Exercise
Write the data below out in full, exactly as it stands.

(Stored data)
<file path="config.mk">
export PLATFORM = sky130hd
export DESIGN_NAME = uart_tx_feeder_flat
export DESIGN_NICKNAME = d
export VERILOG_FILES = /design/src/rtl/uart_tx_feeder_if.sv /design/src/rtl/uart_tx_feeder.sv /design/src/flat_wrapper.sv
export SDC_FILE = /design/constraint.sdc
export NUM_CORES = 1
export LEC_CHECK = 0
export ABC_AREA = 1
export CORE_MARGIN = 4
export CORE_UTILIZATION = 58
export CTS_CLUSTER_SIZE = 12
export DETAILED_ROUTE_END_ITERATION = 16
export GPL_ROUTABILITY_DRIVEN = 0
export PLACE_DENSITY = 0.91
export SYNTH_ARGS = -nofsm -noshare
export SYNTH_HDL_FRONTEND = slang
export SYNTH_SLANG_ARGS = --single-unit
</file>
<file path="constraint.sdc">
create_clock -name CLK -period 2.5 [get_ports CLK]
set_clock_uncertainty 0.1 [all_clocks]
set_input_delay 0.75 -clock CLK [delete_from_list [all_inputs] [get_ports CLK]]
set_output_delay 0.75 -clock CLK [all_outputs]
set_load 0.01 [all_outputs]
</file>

Task solution
<file path="config.mk">
export PLATFORM = sky130hd
export DESIGN_NAME = uart_tx_feeder_flat
export DESIGN_NICKNAME = d
export VERILOG_FILES = /design/src/rtl/uart_tx_feeder_if.sv /design/src/rtl/uart_tx_feeder.sv /design/src/flat_wrapper.sv
export SDC_FILE = /design/constraint.sdc
export NUM_CORES = 1
export LEC_CHECK = 0
export ABC_AREA = 1
export CORE_MARGIN = 4
export CORE_UTILIZATION = 58
export CTS_CLUSTER_SIZE = 12
export DETAILED_ROUTE_END_ITERATION = 16
export GPL_ROUTABILITY_DRIVEN = 0
export PLACE_DENSITY = 0.91
export SYNTH_ARGS = -nofsm -noshare
export SYNTH_HDL_FRONTEND = slang
export SYNTH_SLANG_ARGS = --single-unit
</file>
<file path="constraint.sdc">
create_clock -name CLK -period 2.5 [get_ports CLK]
set_clock_uncertainty 0.1 [all_clocks]
set_input_delay 0.75 -clock CLK [delete_from_list [all_inputs] [get_ports CLK]]
set_output_delay 0.75 -clock CLK [all_outputs]
set_load 0.01 [all_outputs]
</file>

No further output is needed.